Analysis of Airflow Patterns and Air Temperature Distribution Surrounding Air Cooled Chillers
ASHRAE Annual Conference, Atlanta, GA, 2015
Air-cooled chillers are becoming a primary choice for heat rejection in the regions of the short supply of water. The performance of the air cooled condensers/chillers can degrade under high ambient temperature and windy conditions. Several factors including the wind speed, wind direction, spacing between the chillers, and distance from the adjacent building can affect the performance of air-cooled chillers. This study with the help of Computational Fluid Dynamics (CFD) analyses evaluates the impact of these parameters on the airflow patterns, dispersion of the hot exhaust plumes from the chillers, and on the air temperature distribution at chiller air intakes. The extent of hot exhaust plume recirculation into the chillers intakes is estimated in terms of the average intake air temperature. These analyses indicate increasing wind speeds increase the recirculation of exhaust plumes into the chiller air intakes. Orienting the chillers perpendicular to the prevailing wind direction can promote the cascading effect of the hot plume recirculation. The spacing between the chillers has a larger impact on the recirculation of hot exhaust plumes than the distance between the building and the chillers.

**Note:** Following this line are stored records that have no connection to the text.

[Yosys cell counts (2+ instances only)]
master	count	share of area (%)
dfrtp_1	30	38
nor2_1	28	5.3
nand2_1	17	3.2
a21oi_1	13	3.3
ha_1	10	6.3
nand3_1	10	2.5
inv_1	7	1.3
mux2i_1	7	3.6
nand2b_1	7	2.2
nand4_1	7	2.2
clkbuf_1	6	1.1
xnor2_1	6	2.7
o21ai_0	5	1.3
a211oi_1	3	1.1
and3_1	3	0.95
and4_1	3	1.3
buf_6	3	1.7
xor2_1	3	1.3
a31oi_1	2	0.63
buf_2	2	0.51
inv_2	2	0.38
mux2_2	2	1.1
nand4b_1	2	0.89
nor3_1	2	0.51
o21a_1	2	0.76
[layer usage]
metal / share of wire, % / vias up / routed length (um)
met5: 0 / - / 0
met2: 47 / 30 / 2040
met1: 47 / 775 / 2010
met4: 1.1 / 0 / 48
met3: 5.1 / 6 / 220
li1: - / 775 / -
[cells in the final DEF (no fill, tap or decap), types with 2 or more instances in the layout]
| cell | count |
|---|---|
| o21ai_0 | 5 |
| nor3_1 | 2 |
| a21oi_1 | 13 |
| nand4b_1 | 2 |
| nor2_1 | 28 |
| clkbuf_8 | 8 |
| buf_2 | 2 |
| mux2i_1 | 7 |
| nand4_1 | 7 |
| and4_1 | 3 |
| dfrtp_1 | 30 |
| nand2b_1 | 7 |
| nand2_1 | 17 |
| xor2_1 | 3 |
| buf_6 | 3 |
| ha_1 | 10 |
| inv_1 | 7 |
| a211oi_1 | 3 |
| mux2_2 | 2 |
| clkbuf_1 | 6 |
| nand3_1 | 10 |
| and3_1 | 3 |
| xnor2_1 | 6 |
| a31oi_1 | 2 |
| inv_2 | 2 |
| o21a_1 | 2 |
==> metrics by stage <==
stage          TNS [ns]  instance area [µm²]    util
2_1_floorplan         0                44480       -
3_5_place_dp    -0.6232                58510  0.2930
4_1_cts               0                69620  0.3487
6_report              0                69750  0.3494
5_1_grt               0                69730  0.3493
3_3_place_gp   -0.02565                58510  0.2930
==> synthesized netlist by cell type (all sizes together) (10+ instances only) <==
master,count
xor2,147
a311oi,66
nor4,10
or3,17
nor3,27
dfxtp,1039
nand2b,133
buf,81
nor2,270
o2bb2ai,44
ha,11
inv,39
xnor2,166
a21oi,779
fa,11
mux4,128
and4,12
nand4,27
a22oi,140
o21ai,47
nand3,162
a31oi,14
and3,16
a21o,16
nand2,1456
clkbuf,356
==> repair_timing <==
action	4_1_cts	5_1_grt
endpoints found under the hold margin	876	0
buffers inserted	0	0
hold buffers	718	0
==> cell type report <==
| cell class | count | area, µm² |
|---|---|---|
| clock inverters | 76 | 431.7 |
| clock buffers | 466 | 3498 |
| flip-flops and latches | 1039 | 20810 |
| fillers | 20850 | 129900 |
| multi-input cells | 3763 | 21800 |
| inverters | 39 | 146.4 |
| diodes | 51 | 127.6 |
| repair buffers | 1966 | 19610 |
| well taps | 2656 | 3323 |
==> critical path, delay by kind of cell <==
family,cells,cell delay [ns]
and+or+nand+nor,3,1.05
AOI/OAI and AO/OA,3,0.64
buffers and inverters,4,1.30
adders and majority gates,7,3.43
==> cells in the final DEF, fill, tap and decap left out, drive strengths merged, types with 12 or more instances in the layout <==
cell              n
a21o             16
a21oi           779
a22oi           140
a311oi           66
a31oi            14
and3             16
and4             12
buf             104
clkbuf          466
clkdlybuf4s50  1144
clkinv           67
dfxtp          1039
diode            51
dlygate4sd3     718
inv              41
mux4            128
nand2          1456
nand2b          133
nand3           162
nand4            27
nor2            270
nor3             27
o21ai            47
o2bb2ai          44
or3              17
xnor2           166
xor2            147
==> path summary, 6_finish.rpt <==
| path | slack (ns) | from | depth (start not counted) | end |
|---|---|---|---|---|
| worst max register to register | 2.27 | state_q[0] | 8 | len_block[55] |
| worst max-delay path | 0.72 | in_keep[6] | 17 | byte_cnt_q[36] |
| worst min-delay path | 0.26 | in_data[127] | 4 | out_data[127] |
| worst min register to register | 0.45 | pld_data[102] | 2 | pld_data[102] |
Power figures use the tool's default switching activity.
[src/rtl/custom_uart_top.sv]
// Full-duplex 8N1 UART: byte write port for TX, byte/strobe read port for RX,
// with RX framing/false-start flags and scope debug probes.
`timescale 1ns/1ps
module custom_uart_top #(
  parameter int unsigned SYSTEM_CLOCK  = 100000000,
  parameter int unsigned UART_BAUDRATE = 115200
) (
  input  logic       system_clk,
  input  logic       reset,
  input  logic [7:0] din,
  input  logic       wr_en,
  output logic       tx,
  output logic       tx_busy,
  input  logic       rx,
  output logic       rx_complete,
  output logic [7:0] dout,
  output logic [1:0] rx_error_bit,
  output logic       deb_rx,
  output logic       deb_rx_complete,
  output logic       deb_rx_clk,
  output logic       debuging_high
);

  localparam int unsigned BIT_CYC  = SYSTEM_CLOCK / UART_BAUDRATE;
  localparam int unsigned HALF_CYC = BIT_CYC / 2;
  localparam int unsigned CNT_W    = $clog2(BIT_CYC + 1);
  localparam logic [CNT_W-1:0] BIT_LAST  = CNT_W'(BIT_CYC - 1);
  localparam logic [CNT_W-1:0] HALF_LAST = CNT_W'(HALF_CYC - 1);

  typedef enum logic [1:0] {TX_IDLE, TX_START, TX_DATA, TX_STOP} tx_state_e;
  typedef enum logic [2:0] {RX_IDLE, RX_START, RX_DATA, RX_STOP, RX_WAIT_IDLE} rx_state_e;

  tx_state_e        tx_state_q, tx_state_d;
  logic [CNT_W-1:0] tx_cnt_q, tx_cnt_d;
  logic [2:0]       tx_bit_q, tx_bit_d;
  logic [7:0]       tx_shift_q, tx_shift_d;
  logic             tx_q, tx_d;
  logic             tx_busy_q, tx_busy_d;

  rx_state_e        rx_state_q, rx_state_d;
  logic [CNT_W-1:0] rx_cnt_q, rx_cnt_d;
  logic [2:0]       rx_bit_q, rx_bit_d;
  logic [7:0]       rx_shift_q, rx_shift_d;
  logic             rx_meta_q, rx_meta_d;
  logic             rx_sync_q, rx_sync_d;
  logic             rx_prev_q, rx_prev_d;
  logic [7:0]       dout_q, dout_d;
  logic             rx_complete_q, rx_complete_d;
  logic [1:0]       rx_err_q, rx_err_d;
  logic             deb_clk_q, deb_clk_d;

  // TX next-state: each frame state lasts BIT_CYC cycles
  always_comb begin
    tx_state_d = tx_state_q;
    tx_cnt_d   = tx_cnt_q;
    tx_bit_d   = tx_bit_q;
    tx_shift_d = tx_shift_q;
    tx_d       = tx_q;
    tx_busy_d  = tx_busy_q;
    if (tx_state_q == TX_IDLE) begin
      tx_cnt_d = '0;
      if (wr_en) begin
        tx_shift_d = din;
        tx_state_d = TX_START;
        tx_d       = 1'b0;
        tx_busy_d  = 1'b1;
      end
    end else if (tx_cnt_q != BIT_LAST) begin
      tx_cnt_d = tx_cnt_q + CNT_W'(1);
    end else begin
      tx_cnt_d = '0;
      case (tx_state_q)
        TX_START: begin
          tx_state_d = TX_DATA;
          tx_bit_d   = 3'd0;
          tx_d       = tx_shift_q[0];
        end
        TX_DATA: begin
          if (tx_bit_q == 3'd7) begin
            tx_state_d = TX_STOP;
            tx_d       = 1'b1;
          end else begin
            tx_bit_d   = tx_bit_q + 3'd1;
            tx_shift_d = {1'b0, tx_shift_q[7:1]};
            tx_d       = tx_shift_q[1];
          end
        end
        default: begin
          tx_state_d = TX_IDLE;
          tx_busy_d  = 1'b0;
        end
      endcase
    end
  end

  // RX next-state: start centre at HALF_CYC, then every BIT_CYC
  always_comb begin
    rx_meta_d     = rx;
    rx_sync_d     = rx_meta_q;
    rx_prev_d     = rx_sync_q;
    rx_state_d    = rx_state_q;
    rx_cnt_d      = rx_cnt_q + CNT_W'(1);
    rx_bit_d      = rx_bit_q;
    rx_shift_d    = rx_shift_q;
    dout_d        = dout_q;
    rx_complete_d = 1'b0;
    rx_err_d      = rx_err_q;
    deb_clk_d     = deb_clk_q;
    case (rx_state_q)
      RX_IDLE: begin
        rx_cnt_d = '0;
        if (rx_prev_q && !rx_sync_q) begin
          rx_state_d = RX_START;
          rx_bit_d   = 3'd0;
        end
      end
      RX_START: begin
        if (rx_cnt_q == HALF_LAST) begin
          rx_cnt_d  = '0;
          deb_clk_d = ~deb_clk_q;
          if (rx_sync_q) begin
            rx_err_d   = rx_err_q | 2'b10;
            rx_state_d = RX_IDLE;
          end else begin
            rx_state_d = RX_DATA;
          end
        end
      end
      RX_DATA: begin
        if (rx_cnt_q == BIT_LAST) begin
          rx_cnt_d   = '0;
          deb_clk_d  = ~deb_clk_q;
          rx_shift_d = {rx_sync_q, rx_shift_q[7:1]};
          rx_bit_d   = rx_bit_q + 3'd1;
          if (rx_bit_q == 3'd7) rx_state_d = RX_STOP;
        end
      end
      RX_STOP: begin
        if (rx_cnt_q == BIT_LAST) begin
          rx_cnt_d  = '0;
          deb_clk_d = ~deb_clk_q;
          if (rx_sync_q) begin
            dout_d        = rx_shift_q;
            rx_complete_d = 1'b1;
            rx_err_d      = 2'b00;
            rx_state_d    = RX_IDLE;
          end else begin
            rx_err_d   = rx_err_q | 2'b01;
            rx_state_d = RX_WAIT_IDLE;
          end
        end
      end
      default: begin
        // a held-low line must return high before a new start is accepted
        rx_cnt_d = '0;
        if (rx_sync_q) rx_state_d = RX_IDLE;
      end
    endcase
  end

  always_ff @(posedge system_clk) begin
    if (reset) begin
      tx_state_q    <= TX_IDLE;
      tx_cnt_q      <= '0;
      tx_bit_q      <= 3'd0;
      tx_shift_q    <= 8'd0;
      tx_q          <= 1'b1;
      tx_busy_q     <= 1'b0;
      rx_state_q    <= RX_IDLE;
      rx_cnt_q      <= '0;
      rx_bit_q      <= 3'd0;
      rx_shift_q    <= 8'd0;
      rx_meta_q     <= 1'b1;
      rx_sync_q     <= 1'b1;
      rx_prev_q     <= 1'b1;
      dout_q        <= 8'd0;
      rx_complete_q <= 1'b0;
      rx_err_q      <= 2'b00;
      deb_clk_q     <= 1'b0;
    end else begin
      tx_state_q    <= tx_state_d;
      tx_cnt_q      <= tx_cnt_d;
      tx_bit_q      <= tx_bit_d;
      tx_shift_q    <= tx_shift_d;
      tx_q          <= tx_d;
      tx_busy_q     <= tx_busy_d;
      rx_state_q    <= rx_state_d;
      rx_cnt_q      <= rx_cnt_d;
      rx_bit_q      <= rx_bit_d;
      rx_shift_q    <= rx_shift_d;
      rx_meta_q     <= rx_meta_d;
      rx_sync_q     <= rx_sync_d;
      rx_prev_q     <= rx_prev_d;
      dout_q        <= dout_d;
      rx_complete_q <= rx_complete_d;
      rx_err_q      <= rx_err_d;
      deb_clk_q     <= deb_clk_d;
    end
  end

  assign tx              = tx_q;
  assign tx_busy         = tx_busy_q;
  assign rx_complete     = rx_complete_q;
  assign dout            = dout_q;
  assign rx_error_bit    = rx_err_q;
  assign deb_rx          = rx_sync_q;
  assign deb_rx_complete = rx_complete_q;
  assign deb_rx_clk      = deb_clk_q;
  assign debuging_high   = 1'b1;

endmodule
### src/rtl/instr_mem_sync.sv
// Synchronous-read instruction memory with self-clear after reset, loader write port and
// stall/flush fetch control. Optional macro INSTR_MEM_FAULT_EN enables misaligned/out-of-range fetch faults.
module instr_mem_sync #(
    parameter int                DATA_W   = 32,
    parameter int                DEPTH    = 32,
    parameter int                ADDR_W   = 32,
    parameter logic [DATA_W-1:0] NOP_WORD = {DATA_W{1'b0}}
) (
    input  logic                     clk_i,
    input  logic                     rst_i,
    input  logic [ADDR_W-1:0]        pc_addr_i,
    input  logic                     rd_en_i,
    input  logic                     stall_i,
    input  logic                     flush_i,
    input  logic                     ld_we_i,
    input  logic [$clog2(DEPTH)-1:0] ld_addr_i,
    input  logic [DATA_W-1:0]        ld_data_i,
    output logic                     ready_o,
    output logic [DATA_W-1:0]        instr_o,
    output logic                     instr_valid_o,
    output logic                     fault_o
);

    localparam int IDX_W = $clog2(DEPTH);

    typedef enum logic [0:0] {
        ST_CLEAR = 1'b0,
        ST_READY = 1'b1
    } state_t;

    state_t              state_r;
    logic [IDX_W-1:0]    clr_cnt_r;
    logic                ready_r;
    logic [DATA_W-1:0]   instr_r;
    logic                valid_r;
    logic                fault_r;

    logic [DATA_W-1:0]   mem_r [DEPTH];
    logic                mem_we_s;
    logic [IDX_W-1:0]    mem_waddr_s;
    logic [DATA_W-1:0]   mem_wdata_s;
    logic [IDX_W-1:0]    idx_s;
    logic [DATA_W-1:0]   rd_word_s;

`ifdef INSTR_MEM_FAULT_EN
    localparam logic [ADDR_W:0] MEM_BYTES = (ADDR_W+1)'(DEPTH * 4);

    function automatic logic fetch_fault(input logic [ADDR_W-1:0] addr);
        return (addr[1:0] != 2'b00) || ({1'b0, addr} >= MEM_BYTES);
    endfunction
`else
    // Upper and low address bits are deliberately ignored: fetches wrap modulo DEPTH*4.
    logic addr_unused_s;
    assign addr_unused_s = ^pc_addr_i;
`endif

    assign idx_s     = pc_addr_i[IDX_W+1:2];
    assign rd_word_s = mem_r[idx_s];

    // Select the single memory write source: clear sweep while clearing, loader once ready.
    always_comb begin
        mem_we_s    = 1'b0;
        mem_waddr_s = clr_cnt_r;
        mem_wdata_s = NOP_WORD;
        case (state_r)
            ST_CLEAR: begin
                mem_we_s    = 1'b1;
                mem_waddr_s = clr_cnt_r;
                mem_wdata_s = NOP_WORD;
            end
            ST_READY: begin
                if (ld_we_i) begin
                    mem_we_s    = 1'b1;
                    mem_waddr_s = ld_addr_i;
                    mem_wdata_s = ld_data_i;
                end else begin
                    mem_we_s    = 1'b0;
                end
            end
            default: begin
                mem_we_s = 1'b0;
            end
        endcase
    end

    // Memory array; the fetch register samples the pre-write word, giving read-before-write.
    always_ff @(posedge clk_i) begin
        if (mem_we_s) begin
            mem_r[mem_waddr_s] <= mem_wdata_s;
        end
    end

    // Clear/ready FSM with registered fetch outputs.
    always_ff @(posedge clk_i or negedge rst_i) begin
        if (!rst_i) begin
            state_r   <= ST_CLEAR;
            clr_cnt_r <= {IDX_W{1'b0}};
            ready_r   <= 1'b0;
            instr_r   <= NOP_WORD;
            valid_r   <= 1'b0;
            fault_r   <= 1'b0;
        end else begin
            case (state_r)
                ST_CLEAR: begin
                    clr_cnt_r <= clr_cnt_r + IDX_W'(1);
                    if (clr_cnt_r == IDX_W'(DEPTH - 1)) begin
                        state_r <= ST_READY;
                        ready_r <= 1'b1;
                    end
                end
                ST_READY: begin
                    if (flush_i) begin
                        instr_r <= NOP_WORD;
                        valid_r <= 1'b0;
                        fault_r <= 1'b0;
                    end else if (stall_i) begin
                        instr_r <= instr_r;
                        valid_r <= valid_r;
                        fault_r <= fault_r;
                    end else if (rd_en_i) begin
`ifdef INSTR_MEM_FAULT_EN
                        if (fetch_fault(pc_addr_i)) begin
                            instr_r <= NOP_WORD;
                            valid_r <= 1'b1;
                            fault_r <= 1'b1;
                        end else begin
                            instr_r <= rd_word_s;
                            valid_r <= 1'b1;
                            fault_r <= 1'b0;
                        end
`else
                        instr_r <= rd_word_s;
                        valid_r <= 1'b1;
                        fault_r <= 1'b0;
`endif
                    end else begin
                        valid_r <= 1'b0;
                        fault_r <= 1'b0;
                    end
                end
                default: begin
                    state_r   <= ST_CLEAR;
                    clr_cnt_r <= {IDX_W{1'b0}};
                    ready_r   <= 1'b0;
                    instr_r   <= NOP_WORD;
                    valid_r   <= 1'b0;
                    fault_r   <= 1'b0;
                end
            endcase
        end
    end

    assign ready_o       = ready_r;
    assign instr_o       = instr_r;
    assign instr_valid_o = valid_r;
    assign fault_o       = fault_r;

endmodule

Reducing the spacing between the chillers can significantly increase the recirculation of hot exhaust plumes and resulting intake air temperature. This study further indicates that placing the chillers too close to the building can promote the recirculation of hot plumes back into the chiller air intakes. However, moving the chillers beyond a certain distance from the adjacent building would not yield any significant reduction in the intake air temperatures.